Junior Davis Ginn Marches along A-Listers in Macy’s Thanksgiving Day Parade
December 11, 2017
Junior Davis Ginn took to New York to march alongside Jimmy Fallon, giant Snoopy and other jumbo -Thanksgiving morning favorites at the Macy’s Thanksgiving Day Parade.
“I went onto the Macy’s website… Macy’s Great American Marching Band, and I just sent in a couple of clips of me just playing a couple of different concertos, and they liked it,” Ginn said about is appearance in the annual parade. “There was a couple thousand people from around the country that tried out and about 260 people made it in.”
When Ginn’s family received his acceptance letter on an otherwise mundane Saturday, Ginn recalls a big celebration that lasted until a dinner out.
“When we got the letter…I was just with my friend, and all of the sudden — we were just going up to the mail — and my whole family was there, and they were like Davis what does it say?… It was a really good day,” Ginn said.
This year’s parade began at 9AM on Thursday, November 23. Ginn compares the Macy’s parade to the Charleston Christmas parade that the Wando band marches in, only this time he was covering over three miles without breaks.
“That was like straining on the shoulders but definitely not on the emotions,” he said.
One of Ginn’s favorite moments of the parade was getting little opportunities to connect with the crowd.
“We saw people 30 floors up, and there was like one moment where they let us take a small break, like a couple seconds…and I got to wave to one person 30 floors up, and I gave them an air-high-five, and they air-fived me back, which was so cool,” Ginn said.
Having his family there for support made the parade all the more meaningful for Ginn.
“We were marching around at one point, and my parents they actually had gotten…a group of people, they had told them “oh my son’s marching in the parade” and they said “okay we’ll chant for him,” Ginn said. “I heard like 50 people calling out my name. And I was like what?”
The parade was a once in a lifetime opportunity, especially from a musical standpoint.
“The whole thing was really awesome. We marched to this drumbeat, which they called the street-beat, which was so catchy and like every beat was just so groovy — and the trumpets we had like our own call outs that we just added to it as the march went on,” Ginn said.
Ginn even met students from a plethora of other states that he plans to maintain friendships with.
“I made like 40 great friends over the experience…I’m definitely going to stay in contact. Over the summer we’re planning to go on like a road trip,” he said. “About 20 of us are going to get together in Atlanta and drive all the way to Ohio it’ll be like a really great adventure.”
For Ginn, the most memorable part of the parade came as the group finally stopped marching.

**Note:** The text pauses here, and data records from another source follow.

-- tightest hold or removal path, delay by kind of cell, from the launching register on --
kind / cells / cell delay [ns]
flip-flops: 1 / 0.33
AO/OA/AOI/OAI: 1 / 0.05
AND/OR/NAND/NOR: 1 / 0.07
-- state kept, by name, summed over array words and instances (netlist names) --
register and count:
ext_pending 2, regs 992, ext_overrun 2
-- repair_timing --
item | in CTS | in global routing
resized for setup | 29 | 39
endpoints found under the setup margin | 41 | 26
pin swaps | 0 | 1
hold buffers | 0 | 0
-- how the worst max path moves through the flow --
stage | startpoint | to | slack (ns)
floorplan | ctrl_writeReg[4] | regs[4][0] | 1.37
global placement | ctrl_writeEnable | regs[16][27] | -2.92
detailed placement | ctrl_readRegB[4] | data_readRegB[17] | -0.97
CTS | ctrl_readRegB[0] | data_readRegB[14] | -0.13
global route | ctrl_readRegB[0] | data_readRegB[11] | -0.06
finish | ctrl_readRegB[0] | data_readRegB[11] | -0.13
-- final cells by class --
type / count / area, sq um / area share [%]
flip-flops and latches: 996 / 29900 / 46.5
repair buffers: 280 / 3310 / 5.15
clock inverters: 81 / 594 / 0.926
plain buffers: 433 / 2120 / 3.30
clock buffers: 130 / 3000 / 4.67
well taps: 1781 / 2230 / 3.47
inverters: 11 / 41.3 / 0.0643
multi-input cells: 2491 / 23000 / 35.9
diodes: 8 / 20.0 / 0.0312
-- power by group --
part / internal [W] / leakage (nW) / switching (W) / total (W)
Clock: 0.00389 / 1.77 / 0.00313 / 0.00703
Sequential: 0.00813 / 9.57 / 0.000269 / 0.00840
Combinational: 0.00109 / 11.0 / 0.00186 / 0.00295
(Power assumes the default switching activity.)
### src/rtl/div_pkg.sv
//==============================================================================
// Module  : div_pkg
// Brief   : Shared state encoding and sizing helpers for the restoring divider.
// Revision: 1.0 - initial release
//==============================================================================
`default_nettype none

package div_pkg;

    localparam int DIV_WIDTH = 4;

    typedef logic [1:0] div_state_t;

    localparam div_state_t IDLE = 2'd0;
    localparam div_state_t CALC = 2'd1;
    localparam div_state_t DONE = 2'd2;

    // Bits needed to count WIDTH iterations (0..WIDTH-1).
    function automatic int cnt_width(input int width);
        return (width <= 2) ? 1 : $clog2(width);
    endfunction

    localparam int CNT_W = cnt_width(DIV_WIDTH);

endpackage

`default_nettype wire

### src/rtl/seq_restoring_div_rbs_sub.sv
//==============================================================================
// Module  : rbs_sub
// Brief   : Combinational ripple-borrow subtractor, d = x - y - b_in.
// Revision: 1.0 - initial release
//==============================================================================
`default_nettype none

module rbs_sub #(
    parameter int W = 5
) (
    input  logic [W-1:0] x,
    input  logic [W-1:0] y,
    input  logic         b_in,
    output logic [W-1:0] d,
    output logic         b_out
);

    logic [W:0] w_borrow;

    assign w_borrow[0] = b_in;

    generate
        for (genvar i = 0; i < W; i++) begin : g_cell
            assign d[i]          = x[i] ^ y[i] ^ w_borrow[i];
            assign w_borrow[i+1] = (~x[i] & y[i]) | (~(x[i] ^ y[i]) & w_borrow[i]);
        end
    endgenerate

    assign b_out = w_borrow[W];

endmodule

`default_nettype wire

### src/rtl/seq_restoring_div.sv
//==============================================================================
// Module  : seq_restoring_div
// Brief   : Multi-cycle unsigned restoring divider, one quotient bit per clock.
// Revision: 1.0 - initial release
//==============================================================================
`default_nettype none

module seq_restoring_div
    import div_pkg::*;
#(
    parameter int WIDTH = 4
) (
    input  logic             clk,
    input  logic             rst_n,
    input  logic             in_valid,
    output logic             in_ready,
    input  logic [WIDTH-1:0] dividend,
    input  logic [WIDTH-1:0] divisor,
    output logic             out_valid,
    input  logic             out_ready,
    output logic [WIDTH-1:0] quotient,
    output logic [WIDTH-1:0] remainder,
    output logic             div_by_zero
);

    localparam int              C_CNT_W = cnt_width(WIDTH);
    localparam [C_CNT_W-1:0]    C_LAST  = C_CNT_W'(WIDTH - 1);

    div_state_t         r_state;
    logic [C_CNT_W-1:0] r_cnt;
    logic [WIDTH-1:0]   r_q;
    logic [WIDTH-1:0]   r_r;
    logic [WIDTH-1:0]   r_div;
    logic [WIDTH-1:0]   r_quotient;
    logic [WIDTH-1:0]   r_remainder;
    logic               r_dbz;

    logic [WIDTH:0]     w_rs;
    logic [WIDTH:0]     w_d;
    logic               w_b;
    logic [WIDTH-1:0]   w_q_next;
    logic [WIDTH-1:0]   w_r_next;
    logic               w_unused_msb;

    // The partial remainder never reaches the divisor after restoring, so its
    // top bit is always zero between iterations and need not be stored.
    assign w_rs = {r_r, r_q[WIDTH-1]};

    rbs_sub #(
        .W(WIDTH + 1)
    ) u_sub (
        .x    (w_rs),
        .y    ({1'b0, r_div}),
        .b_in (1'b0),
        .d    (w_d),
        .b_out(w_b)
    );

    assign w_unused_msb = w_d[WIDTH];
    assign w_q_next     = {r_q[WIDTH-2:0], ~w_b};
    assign w_r_next     = w_b ? w_rs[WIDTH-1:0] : w_d[WIDTH-1:0];

    always_ff @(posedge clk or negedge rst_n) begin
        if (!rst_n) begin
            r_state     <= IDLE;
            r_cnt       <= '0;
            r_q         <= '0;
            r_r         <= '0;
            r_div       <= '0;
            r_quotient  <= '0;
            r_remainder <= '0;
            r_dbz       <= 1'b0;
        end else begin
            case (r_state)
                IDLE: begin
                    if (in_valid) begin
                        r_q   <= dividend;
                        r_r   <= '0;
                        r_cnt <= '0;
                        r_div <= divisor;
                        if (divisor == '0) begin
                            r_state     <= DONE;
                            r_quotient  <= '1;
                            r_remainder <= dividend;
                            r_dbz       <= 1'b1;
                        end else begin
                            r_state <= CALC;
                        end
                    end
                end
                CALC: begin
                    r_q   <= w_q_next;
                    r_r   <= w_r_next;
                    r_cnt <= r_cnt + 1'b1;
                    r_dbz <= 1'b0;
                    if (r_cnt == C_LAST) begin
                        r_state     <= DONE;
                        r_quotient  <= w_q_next;
                        r_remainder <= w_r_next;
                    end
                end
                DONE: begin
                    if (out_ready) begin
                        r_state <= IDLE;
                    end
                end
                default: r_state <= IDLE;
            endcase
        end
    end

    assign in_ready    = (r_state == IDLE);
    assign out_valid   = (r_state == DONE);
    assign quotient    = r_quotient;
    assign remainder   = r_remainder;
    assign div_by_zero = r_dbz;

endmodule

`default_nettype wire

### config.mk
export PLATFORM = sky130hd
export DESIGN_NAME = seq_restoring_div
export DESIGN_NICKNAME = d
export VERILOG_FILES = /design/src/rtl/div_pkg.sv /design/src/rtl/seq_restoring_div_rbs_sub.sv /design/src/rtl/seq_restoring_div.sv
export SDC_FILE = /design/constraint.sdc
export NUM_CORES = 1
export LEC_CHECK = 0
export CAP_MARGIN = 20
export CORE_ASPECT_RATIO = 1.2
export CORE_UTILIZATION = 40
export DETAILED_ROUTE_END_ITERATION = 16
export GPL_ROUTABILITY_DRIVEN = 0
export HOLD_SLACK_MARGIN = 0.05
export PLACE_DENSITY = 0.7
export SYNTH_ARGS = -nofsm -noshare
export SYNTH_HDL_FRONTEND = slang
export SYNTH_SLANG_ARGS = --single-unit
export TNS_END_PERCENT = 10
### constraint.sdc
create_clock -name clk -period 4.61 [get_ports clk]
set_input_delay 0.6915 -clock clk [delete_from_list [all_inputs] [get_ports clk]]
set_output_delay 0.6915 -clock clk [all_outputs]
set_load 0.03 [all_outputs]
==> results of run 1 <==
report_power, final:
group	internal (W)	switching [W]	leakage, nW
clock	0.0000338	0.0000614	0.0150
sequential	0.000327	0.0000833	0.302
combinational	0.000300	0.000354	0.343
total	0.000661	0.000498	0.660
flip-flops by register name, indices dropped and copies added, names as in the netlist:
| name | cells |
|---|---|
| quotient | 4 |
| r_q | 4 |
| r_cnt | 2 |
| r_r | 4 |
| r_state | 2 |
| div_by_zero | 1 |
| r_div | 4 |
| remainder | 4 |
metal layers:
| metal | wire length (um) | part of all wire [%] |
|---|---|---|
| met1 | 1010 | 43 |
| met2 | 1220 | 52 |
| met3 | 97 | 4.1 |
| met4 | 19 | 0.81 |
| met5 | 0 | 0 |
synth_stat cells:
library cell               number  share of area [%]
sky130_fd_sc_hd__mux2i_1        7                5.7
sky130_fd_sc_hd__a21o_1         4                2.4
sky130_fd_sc_hd__ha_1           2                2.0
sky130_fd_sc_hd__mux2_2         4                3.7
sky130_fd_sc_hd__o21ai_0        6                2.4
sky130_fd_sc_hd__inv_1         11                3.4
sky130_fd_sc_hd__nand2b_1       2                1.0
sky130_fd_sc_hd__buf_4          1               0.61
sky130_fd_sc_hd__a31oi_1        1               0.51
sky130_fd_sc_hd__a21o_2         1               0.71
sky130_fd_sc_hd__nand2_1        9                2.7
sky130_fd_sc_hd__nor4_4         1                1.7
sky130_fd_sc_hd__a21oi_4        1                1.3
sky130_fd_sc_hd__clkbuf_1       1               0.30
sky130_fd_sc_hd__nor2_1         6                1.8
sky130_fd_sc_hd__fa_1           3                4.9
sky130_fd_sc_hd__a211oi_1       4                2.4
sky130_fd_sc_hd__buf_2          2               0.81
sky130_fd_sc_hd__nor2b_1        1               0.51
sky130_fd_sc_hd__nand3b_2       1               0.91
sky130_fd_sc_hd__a21oi_1        6                2.4
sky130_fd_sc_hd__nor3b_1        6                3.7
sky130_fd_sc_hd__dfrtp_1       25                 51
sky130_fd_sc_hd__o22a_2         4                3.2
critical path, stage by stage, from the launching register on:
cell	delay [ns]
sky130_fd_sc_hd__dfrtp_1	0.37
sky130_fd_sc_hd__inv_1	0.06
sky130_fd_sc_hd__ha_1	0.20
sky130_fd_sc_hd__fa_1	0.38
sky130_fd_sc_hd__fa_1	0.39
sky130_fd_sc_hd__fa_1	0.44
sky130_fd_sc_hd__nor3b_1	0.17
sky130_fd_sc_hd__a211oi_1	0.34
sky130_fd_sc_hd__a21oi_1	0.07
sky130_fd_sc_hd__mux2i_1	0.14
metrics by stage:
stage / utilization (%) / instance area (um^2) / total power [W] / hold WS, ns
2_1_floorplan: - / 1230 / 0.000863 / 0.396
3_3_place_gp: 51.7 / 1480 / 0.00103 / 0.481
3_5_place_dp: 51.7 / 1480 / 0.00106 / 0.494
4_1_cts: 52.6 / 1510 / 0.00115 / 0.527
5_1_grt: 53.6 / 1540 / 0.00126 / 0.550
6_report: 53.6 / 1540 / 0.00116 / 0.516
worst paths after layout:
path	startpoint	slack [ns]	to	depth (start not counted)
worst max-delay path	r_q[3]$_DFFE_PN0P_	1.98	remainder[2]$_DFFE_PN0P_	9
worst min-delay path	div_by_zero$_DFFE_PN0P_	0.52	div_by_zero$_DFFE_PN0P_	2
worst max register to register	r_q[3]$_DFFE_PN0P_	1.98	remainder[2]$_DFFE_PN0P_	9
worst min register to register	div_by_zero$_DFFE_PN0P_	0.52	div_by_zero$_DFFE_PN0P_	2
max in group asynchronous	rst_n	3.57	r_state[0]$_DFFE_PN0P_	2
min in group asynchronous	rst_n	0.63	r_r[3]$_DFFE_PN0P_	1
cells in the final DEF (no fill, tap or decap):
cell,count
sky130_fd_sc_hd__a21o_1,4
sky130_fd_sc_hd__buf_4,1
sky130_fd_sc_hd__a21oi_1,6
sky130_fd_sc_hd__ha_1,2
sky130_fd_sc_hd__a211oi_1,4
sky130_fd_sc_hd__nand3b_2,1
sky130_fd_sc_hd__dfrtp_1,25
sky130_fd_sc_hd__mux2i_1,7
sky130_fd_sc_hd__nor3b_1,6
sky130_fd_sc_hd__mux2_2,4
sky130_fd_sc_hd__nor4_4,1
sky130_fd_sc_hd__clkbuf_1,1
sky130_fd_sc_hd__o22a_2,4
sky130_fd_sc_hd__buf_16,1
sky130_fd_sc_hd__o21ai_0,6
sky130_fd_sc_hd__nor2b_1,1
sky130_fd_sc_hd__inv_1,11
sky130_fd_sc_hd__fa_1,3
sky130_fd_sc_hd__nand2b_1,2
sky130_fd_sc_hd__a21o_2,1
sky130_fd_sc_hd__clkdlybuf4s50_1,22
sky130_fd_sc_hd__clkbuf_4,3
sky130_fd_sc_hd__a21oi_4,1
sky130_fd_sc_hd__a31oi_1,1
sky130_fd_sc_hd__nor2_1,6
sky130_fd_sc_hd__nand2_1,9
logic make-up after synthesis:
group / after synthesis
compound gates: 27
simple gates: 26
flops: 25
buf+inv: 15
mux: 11
fa+ha+maj: 5
final cells by class:
cell class / count / area (um^2)
well taps: 34 / 42.5
inverters: 11 / 41.3
multi-input cells: 69 / 544
fillers: 258 / 1330
clock buffers: 4 / 26.3
flip-flops and latches: 25 / 626
repair buffers: 24 / 255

“I looked over to the right and left and saw all of my friends smiling, and on the big screen right there my face was going across the screen… And the biggest confetti machine you’ve ever seen in the world rained down confetti on us and then Santa Claus comes in right behind us,” Ginn said. “It was like something out of a movie. And I got all of the happiness everybody had, it teared me up a little bit.”